Graph theory network function in Parkinson's disease assessed with electroencephalography.

Abstract

To determine what differences exist in graph theory network measures derived from electroencephalography (EEG), between Parkinson's disease (PD) patients who are cognitively normal (PD-CN) and matched healthy controls; and between PD-CN and PD dementia (PD-D). EEG recordings were analyzed via graph theory network analysis to quantify changes in global efficiency and local integration. This included minimal spanning tree analysis. T-tests and correlations were used to assess differences between groups and assess the relationship with cognitive performance. Network measures showed increased local integration across all frequency bands between control and PD-CN; in contrast, decreased local integration occurred in PD-D when compared to PD-CN in the alpha1 frequency band.
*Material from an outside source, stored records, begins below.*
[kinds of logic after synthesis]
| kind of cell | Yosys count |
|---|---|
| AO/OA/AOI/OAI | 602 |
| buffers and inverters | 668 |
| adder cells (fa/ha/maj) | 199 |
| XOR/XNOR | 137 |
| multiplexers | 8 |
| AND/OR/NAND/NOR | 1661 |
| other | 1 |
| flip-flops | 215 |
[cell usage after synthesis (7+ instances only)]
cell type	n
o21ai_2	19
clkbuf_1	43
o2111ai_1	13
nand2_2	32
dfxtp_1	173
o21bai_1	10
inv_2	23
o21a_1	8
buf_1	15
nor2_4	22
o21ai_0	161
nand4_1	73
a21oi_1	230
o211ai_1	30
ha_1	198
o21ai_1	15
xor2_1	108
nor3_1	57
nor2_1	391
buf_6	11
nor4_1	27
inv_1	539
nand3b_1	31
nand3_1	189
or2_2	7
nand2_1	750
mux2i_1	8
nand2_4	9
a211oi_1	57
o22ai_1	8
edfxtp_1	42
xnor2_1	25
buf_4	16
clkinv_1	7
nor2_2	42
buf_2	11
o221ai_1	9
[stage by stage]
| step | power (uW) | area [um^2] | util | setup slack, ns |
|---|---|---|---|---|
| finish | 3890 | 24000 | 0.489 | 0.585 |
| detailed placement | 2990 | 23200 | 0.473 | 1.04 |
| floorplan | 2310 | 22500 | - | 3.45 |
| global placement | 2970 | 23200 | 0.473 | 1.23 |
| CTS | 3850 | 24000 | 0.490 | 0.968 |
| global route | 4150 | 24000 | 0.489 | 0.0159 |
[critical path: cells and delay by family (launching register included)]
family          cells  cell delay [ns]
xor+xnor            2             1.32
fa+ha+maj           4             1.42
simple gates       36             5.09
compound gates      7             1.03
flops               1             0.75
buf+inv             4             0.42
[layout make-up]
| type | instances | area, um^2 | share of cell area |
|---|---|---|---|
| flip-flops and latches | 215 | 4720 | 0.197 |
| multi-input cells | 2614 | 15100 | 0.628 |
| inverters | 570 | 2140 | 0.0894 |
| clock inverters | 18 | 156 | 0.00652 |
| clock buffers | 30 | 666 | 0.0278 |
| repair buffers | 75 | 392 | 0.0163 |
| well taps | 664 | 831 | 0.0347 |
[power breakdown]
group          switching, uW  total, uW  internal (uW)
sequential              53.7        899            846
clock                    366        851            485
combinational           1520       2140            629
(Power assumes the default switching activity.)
<file path="src/hdl/gmatch_pkg.sv">
// Shared types and constants for the glob name matcher.
package gmatch_pkg;

    // Default store sizes
    localparam int PATTERN_MAX_DEF = 64;
    localparam int NAME_MAX_DEF    = 256;

    // Depth of the queue between front and back
    localparam int QDEPTH = 4;

    // Characters with meaning in a pattern or a path
    localparam logic [7:0] CH_NUL    = 8'h00;
    localparam logic [7:0] CH_STAR   = 8'h2A;
    localparam logic [7:0] CH_LBRK   = 8'h5B;
    localparam logic [7:0] CH_RBRK   = 8'h5D;
    localparam logic [7:0] CH_QUES   = 8'h3F;
    localparam logic [7:0] CH_BSLASH = 8'h5C;
    localparam logic [7:0] CH_SLASH  = 8'h2F;

    // Class of a queued beat
    typedef enum logic [2:0] {
        K_PAT_CHAR   = 3'd0,
        K_PAT_END    = 3'd1,
        K_PATH_CHAR  = 3'd2,
        K_PATH_SLASH = 3'd3,
        K_PATH_END   = 3'd4
    } t_kind;

    // Queue entry: class plus the byte
    typedef struct packed {
        t_kind      kind;
        logic [7:0] ch;
    } t_qent;

endpackage

</file>
<file path="src/hdl/gmatch_ram.sv">
// Generic single-write, single-read RAM with registered read data.
module gmatch_ram #(
    parameter int WIDTH = 8,
    parameter int DEPTH = 64,
    parameter int AW    = $clog2(DEPTH)
) (
    input  logic             i_clk,
    input  logic             i_we,
    input  logic [AW-1:0]    i_waddr,
    input  logic [WIDTH-1:0] i_wdata,
    input  logic [AW-1:0]    i_raddr,
    output logic [WIDTH-1:0] o_rdata
);

    logic [WIDTH-1:0] r_mem [DEPTH];
    logic [WIDTH-1:0] r_rdata;

    // Write port
    always_ff @(posedge i_clk) begin
        if (i_we) begin
            r_mem[i_waddr] <= i_wdata;
        end
    end

    // Registered read port
    always_ff @(posedge i_clk) begin
        r_rdata <= r_mem[i_raddr];
    end

    assign o_rdata = r_rdata;

endmodule

</file>
<file path="src/hdl/gmatch_front.sv">
// Front end: classifies incoming beats and queues them for the back end.
module gmatch_front (
    input  logic              i_clk,
    input  logic              i_rst_n,
    input  logic              i_s_tvalid,
    output logic              o_s_tready,
    input  logic [7:0]        i_s_tdata,
    input  logic              i_s_tuser,
    output logic              o_q_valid,
    output gmatch_pkg::t_qent o_q_ent,
    input  logic              i_q_pop
);

    localparam int PTRW = $clog2(gmatch_pkg::QDEPTH);
    localparam int CNTW = $clog2(gmatch_pkg::QDEPTH + 1);

    gmatch_pkg::t_qent r_q [gmatch_pkg::QDEPTH];
    logic [PTRW-1:0]   r_wptr, n_wptr;
    logic [PTRW-1:0]   r_rptr, n_rptr;
    logic [CNTW-1:0]   r_cnt, n_cnt;
    logic              push;
    gmatch_pkg::t_qent cls;

    // Classify the incoming byte
    always_comb begin
        cls.ch = i_s_tdata;
        if (!i_s_tuser) begin
            cls.kind = (i_s_tdata == gmatch_pkg::CH_NUL) ? gmatch_pkg::K_PAT_END
                                                        : gmatch_pkg::K_PAT_CHAR;
        end else if (i_s_tdata == gmatch_pkg::CH_NUL) begin
            cls.kind = gmatch_pkg::K_PATH_END;
        end else if (i_s_tdata == gmatch_pkg::CH_SLASH) begin
            cls.kind = gmatch_pkg::K_PATH_SLASH;
        end else begin
            cls.kind = gmatch_pkg::K_PATH_CHAR;
        end
    end

    assign o_s_tready = (r_cnt != CNTW'(gmatch_pkg::QDEPTH));
    assign push       = i_s_tvalid && o_s_tready;
    assign o_q_valid  = (r_cnt != '0);
    assign o_q_ent    = r_q[r_rptr];

    // Queue pointers and fill count
    always_comb begin
        n_wptr = push ? r_wptr + PTRW'(1) : r_wptr;
        n_rptr = i_q_pop ? r_rptr + PTRW'(1) : r_rptr;
        n_cnt  = r_cnt;
        if (push && !i_q_pop) begin
            n_cnt = r_cnt + CNTW'(1);
        end else if (!push && i_q_pop) begin
            n_cnt = r_cnt - CNTW'(1);
        end
    end

    always_ff @(posedge i_clk) begin
        if (!i_rst_n) begin
            r_wptr <= '0;
            r_rptr <= '0;
            r_cnt  <= '0;
        end else begin
            r_wptr <= n_wptr;
            r_rptr <= n_rptr;
            r_cnt  <= n_cnt;
        end
    end

    // Queue storage
    always_ff @(posedge i_clk) begin
        if (push) begin
            r_q[r_wptr] <= cls;
        end
    end

endmodule

</file>
<file path="src/hdl/gmatch_back.sv">
// Back end: pattern and name stores, match sequencer and result register.
module gmatch_back #(
    parameter int PATTERN_MAX = gmatch_pkg::PATTERN_MAX_DEF,
    parameter int NAME_MAX    = gmatch_pkg::NAME_MAX_DEF
) (
    input  logic              i_clk,
    input  logic              i_rst_n,
    input  logic              i_q_valid,
    input  gmatch_pkg::t_qent i_q_ent,
    output logic              o_q_pop,
    output logic              o_res_valid,
    input  logic              i_res_ready,
    output logic              o_matched,
    output logic              o_overflow
);

    localparam int PAW = $clog2(PATTERN_MAX);
    localparam int PLW = $clog2(PATTERN_MAX + 1);
    localparam int PW  = $clog2(PATTERN_MAX + 2);
    localparam int NAW = $clog2(NAME_MAX);
    localparam int NLW = $clog2(NAME_MAX + 1);
    localparam int TW  = $clog2(NAME_MAX + 2);

    typedef enum logic [6:0] {
        S_IDLE  = 7'b0000001,
        S_FETCH = 7'b0000010,
        S_TOP   = 7'b0000100,
        S_ESC   = 7'b0001000,
        S_BRK   = 7'b0010000,
        S_BESC  = 7'b0100000,
        S_BEND  = 7'b1000000
    } t_state;

    t_state          r_state, n_state;
    t_state          r_ret, n_ret;
    logic [PLW-1:0]  r_plen, n_plen;
    logic [NLW-1:0]  r_nlen, n_nlen;
    logic            r_loading, n_loading;
    logic [1:0]      r_ovf, n_ovf;
    logic [PW-1:0]   r_p, n_p, r_rp, n_rp;
    logic [TW-1:0]   r_t, n_t, r_rt, n_rt;
    logic            r_star, n_star;
    logic            r_found, n_found;
    logic            r_p_in, n_p_in;
    logic            r_t_in, n_t_in;
    logic            r_res_valid, n_res_valid;
    logic            r_matched, n_matched;
    logic            r_overflow, n_overflow;

    logic            pop;
    logic [PLW-1:0]  plen_base;
    logic            pat_we, name_we;
    logic [7:0]      pat_rdata, name_rdata;
    logic [7:0]      pd, nd;
    logic            fin, fin_m;

    // Stores
    gmatch_ram #(.WIDTH(8), .DEPTH(PATTERN_MAX)) u_pat_ram (
        .i_clk   (i_clk),
        .i_we    (pat_we),
        .i_waddr (plen_base[PAW-1:0]),
        .i_wdata (i_q_ent.ch),
        .i_raddr (r_p[PAW-1:0]),
        .o_rdata (pat_rdata)
    );

    gmatch_ram #(.WIDTH(8), .DEPTH(NAME_MAX)) u_name_ram (
        .i_clk   (i_clk),
        .i_we    (name_we),
        .i_waddr (r_nlen[NAW-1:0]),
        .i_wdata (i_q_ent.ch),
        .i_raddr (r_t[NAW-1:0]),
        .o_rdata (name_rdata)
    );

    // Pop a beat when idle; a terminator also needs the result slot free
    assign pop = (r_state == S_IDLE) && i_q_valid &&
                 ((i_q_ent.kind != gmatch_pkg::K_PATH_END) || !r_res_valid);

    assign plen_base = r_loading ? r_plen : '0;
    assign pat_we    = pop && (i_q_ent.kind == gmatch_pkg::K_PAT_CHAR) &&
                       (plen_base < PLW'(PATTERN_MAX));
    assign name_we   = pop && (i_q_ent.kind == gmatch_pkg::K_PATH_CHAR) &&
                       (r_nlen < NLW'(NAME_MAX));

    // Reads past the stored length see the terminator
    assign pd = r_p_in ? pat_rdata : gmatch_pkg::CH_NUL;
    assign nd = r_t_in ? name_rdata : gmatch_pkg::CH_NUL;

    // Load handling and match sequencer
    always_comb begin
        n_state     = r_state;
        n_ret       = r_ret;
        n_plen      = r_plen;
        n_nlen      = r_nlen;
        n_loading   = r_loading;
        n_ovf       = r_ovf;
        n_p         = r_p;
        n_t         = r_t;
        n_rp        = r_rp;
        n_rt        = r_rt;
        n_star      = r_star;
        n_found     = r_found;
        n_p_in      = r_p_in;
        n_t_in      = r_t_in;
        n_res_valid = r_res_valid;
        n_matched   = r_matched;
        n_overflow  = r_overflow;
        fin         = 1'b0;
        fin_m       = 1'b0;

        if (r_res_valid && i_res_ready) begin
            n_res_valid = 1'b0;
        end

        unique case (r_state) inside
            S_IDLE: begin
                if (pop) begin
                    if (i_q_ent.kind == gmatch_pkg::K_PAT_CHAR ||
                        i_q_ent.kind == gmatch_pkg::K_PAT_END) begin
                        if (!r_loading) begin
                            n_ovf[0] = 1'b0;
                        end
                        n_plen    = plen_base;
                        n_loading = 1'b1;
                        if (i_q_ent.kind == gmatch_pkg::K_PAT_END) begin
                            n_loading = 1'b0;
                        end else if (pat_we) begin
                            n_plen = plen_base + PLW'(1);
                        end else begin
                            n_ovf[0] = 1'b1;
                        end
                    end else begin
                        n_loading = 1'b0;
                        if (i_q_ent.kind == gmatch_pkg::K_PATH_SLASH) begin
                            n_nlen   = '0;
                            n_ovf[1] = 1'b0;
                        end else if (i_q_ent.kind == gmatch_pkg::K_PATH_CHAR) begin
                            if (name_we) begin
                                n_nlen = r_nlen + NLW'(1);
                            end else begin
                                n_ovf[1] = 1'b1;
                            end
                        end else if (r_ovf != 2'b00) begin
                            n_res_valid = 1'b1;
                            n_matched   = 1'b0;
                            n_overflow  = 1'b1;
                            n_nlen      = '0;
                            n_ovf[1]    = 1'b0;
                        end else begin
                            n_p     = '0;
                            n_t     = '0;
                            n_rp    = '0;
                            n_rt    = '0;
                            n_star  = 1'b0;
                            n_found = 1'b0;
                            n_ret   = S_TOP;
                            n_state = S_FETCH;
                        end
                    end
                end
            end

            // Addresses r_p / r_t are at the RAMs this cycle
            S_FETCH: begin
                n_p_in  = (r_p < PW'(r_plen));
                n_t_in  = (r_t < TW'(r_nlen));
                n_state = r_ret;
            end

            S_TOP, S_ESC: begin
                n_state = S_FETCH;
                n_ret   = S_TOP;
                n_p     = r_p + PW'(1);
                if (r_state == S_TOP && nd == gmatch_pkg::CH_NUL &&
                    pd == gmatch_pkg::CH_NUL) begin
                    fin   = 1'b1;
                    fin_m = 1'b1;
                end else if (r_state == S_TOP && pd == gmatch_pkg::CH_STAR) begin
                    n_rp   = r_p + PW'(1);
                    n_rt   = r_t;
                    n_star = 1'b1;
                end else if (r_state == S_TOP && pd == gmatch_pkg::CH_LBRK) begin
                    n_found = 1'b0;
                    n_ret   = S_BRK;
                end else if (r_state == S_TOP && pd == gmatch_pkg::CH_QUES) begin
                    if (nd == gmatch_pkg::CH_NUL) begin
                        fin = 1'b1;
                    end else begin
                        n_t = r_t + TW'(1);
                    end
                end else if (r_state == S_TOP && pd == gmatch_pkg::CH_BSLASH) begin
                    n_ret = S_ESC;
                end else if (r_state == S_ESC && pd == gmatch_pkg::CH_NUL) begin
                    // trailing backslash
                    fin = 1'b1;
                end else if (nd == pd) begin
                    if (pd != gmatch_pkg::CH_NUL) begin
                        n_t = r_t + TW'(1);
                    end
                end else if (nd != gmatch_pkg::CH_NUL) begin
                    if (!r_star) begin
                        fin = 1'b1;
                    end else begin
                        n_p  = r_rp;
                        n_rt = r_rt + TW'(1);
                        n_t  = r_rt + TW'(1);
                    end
                end else begin
                    fin = 1'b1;
                end
            end

            S_BRK, S_BESC: begin
                n_state = S_FETCH;
                n_ret   = S_BRK;
                n_p     = r_p + PW'(1);
                if (r_state == S_BRK && pd == gmatch_pkg::CH_RBRK) begin
                    if (!r_found) begin
                        if (!r_star) begin
                            fin = 1'b1;
                        end else begin
                            n_p   = r_rp;
                            n_rt  = r_rt + TW'(1);
                            n_t   = r_rt + TW'(1);
                            n_ret = S_BEND;
                        end
                    end else if (nd == gmatch_pkg::CH_NUL) begin
                        fin = 1'b1;
                    end else begin
                        n_t   = r_t + TW'(1);
                        n_ret = S_TOP;
                    end
                end else if (r_state == S_BRK && pd == gmatch_pkg::CH_BSLASH) begin
                    n_ret = S_BESC;
                end else if (pd == gmatch_pkg::CH_NUL) begin
                    // unterminated set
                    fin = 1'b1;
                end else if (nd == pd) begin
                    n_found = 1'b1;
                end
            end

            // Restart after a failed set consumes one name character
            S_BEND: begin
                n_state = S_FETCH;
                n_ret   = S_TOP;
                if (nd == gmatch_pkg::CH_NUL) begin
                    fin = 1'b1;
                end else begin
                    n_t = r_t + TW'(1);
                end
            end

            default: begin
                n_state = S_IDLE;
            end
        endcase

        // Match finished: post the result and drop the basename
        if (fin) begin
            n_state     = S_IDLE;
            n_res_valid = 1'b1;
            n_matched   = fin_m;
            n_overflow  = 1'b0;
            n_nlen      = '0;
            n_ovf[1]    = 1'b0;
        end
    end

    // Control state
    always_ff @(posedge i_clk) begin
        if (!i_rst_n) begin
            r_state     <= S_IDLE;
            r_ret       <= S_TOP;
            r_plen      <= '0;
            r_nlen      <= '0;
            r_loading   <= 1'b0;
            r_ovf       <= 2'b00;
            r_res_valid <= 1'b0;
        end else begin
            r_state     <= n_state;
            r_ret       <= n_ret;
            r_plen      <= n_plen;
            r_nlen      <= n_nlen;
            r_loading   <= n_loading;
            r_ovf       <= n_ovf;
            r_res_valid <= n_res_valid;
        end
    end

    // Walk pointers and result payload
    always_ff @(posedge i_clk) begin
        r_p        <= n_p;
        r_t        <= n_t;
        r_rp       <= n_rp;
        r_rt       <= n_rt;
        r_star     <= n_star;
        r_found    <= n_found;
        r_p_in     <= n_p_in;
        r_t_in     <= n_t_in;
        r_matched  <= n_matched;
        r_overflow <= n_overflow;
    end

    assign o_q_pop     = pop;
    assign o_res_valid = r_res_valid;
    assign o_matched   = r_matched;
    assign o_overflow  = r_overflow;

endmodule

</file>
<file path="src/hdl/glob_name_matcher_unit.sv">
// Top level of the glob name matcher: front queue, back end, result port.
//
//  channel   dir  beat contents
//  s_axis    in   tdata[7:0] = char_in, tuser[0] = mode (0 pattern, 1 path)
//  m_axis    out  tdata[0] = matched, tdata[1] = overflow, tdata[7:2] = 0
//
// Bytes load at one beat per cycle through a four-entry queue. At a path
// terminator the walk runs step by step (RAM read, then decide): one
// step per pattern byte visited, rereads after a star restart included, one
// after a failed set and one for the end check. Reset clears lengths, flags
// and queue; the stores need no clearing pass. A walk stalls the queue, a result
// not yet taken stalls a terminator at its head; four waiting beats drop tready.
module glob_name_matcher_unit #(
    parameter int PATTERN_MAX = gmatch_pkg::PATTERN_MAX_DEF,
    parameter int NAME_MAX    = gmatch_pkg::NAME_MAX_DEF
) (
    input  logic       i_clk,
    input  logic       i_rst_n,
    input  logic       s_axis_tvalid,
    output logic       s_axis_tready,
    input  logic [7:0] s_axis_tdata,   // [7:0] char_in
    input  logic       s_axis_tuser,   // [0] mode
    output logic       m_axis_tvalid,
    input  logic       m_axis_tready,
    output logic [7:0] m_axis_tdata    // [0] matched, [1] overflow, [7:2] zero
);

    logic              q_valid;
    gmatch_pkg::t_qent q_ent;
    logic              q_pop;
    logic              res_matched;
    logic              res_overflow;

    gmatch_front u_front (
        .i_clk      (i_clk),
        .i_rst_n    (i_rst_n),
        .i_s_tvalid (s_axis_tvalid),
        .o_s_tready (s_axis_tready),
        .i_s_tdata  (s_axis_tdata),
        .i_s_tuser  (s_axis_tuser),
        .o_q_valid  (q_valid),
        .o_q_ent    (q_ent),
        .i_q_pop    (q_pop)
    );

    gmatch_back #(
        .PATTERN_MAX (PATTERN_MAX),
        .NAME_MAX    (NAME_MAX)
    ) u_back (
        .i_clk       (i_clk),
        .i_rst_n     (i_rst_n),
        .i_q_valid   (q_valid),
        .i_q_ent     (q_ent),
        .o_q_pop     (q_pop),
        .o_res_valid (m_axis_tvalid),
        .i_res_ready (m_axis_tready),
        .o_matched   (res_matched),
        .o_overflow  (res_overflow)
    );

    // Pack the result beat
    assign m_axis_tdata = {6'b000000, res_overflow, res_matched};

endmodule
</file>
Differences found in PD-MCI mirrored PD-D. Correlations were found between network measures and assessments of global cognitive performance in PD. Our results reveal distinct patterns of band and network measure type alteration and breakdown for PD, as well as with cognitive decline in PD. These patterns suggest specific ways that interaction between cortical areas becomes abnormal and contributes to PD symptoms at various stages. Graph theory analysis by EEG suggests that network alteration and breakdown are robust attributes of PD cortical dysfunction pathophysiology.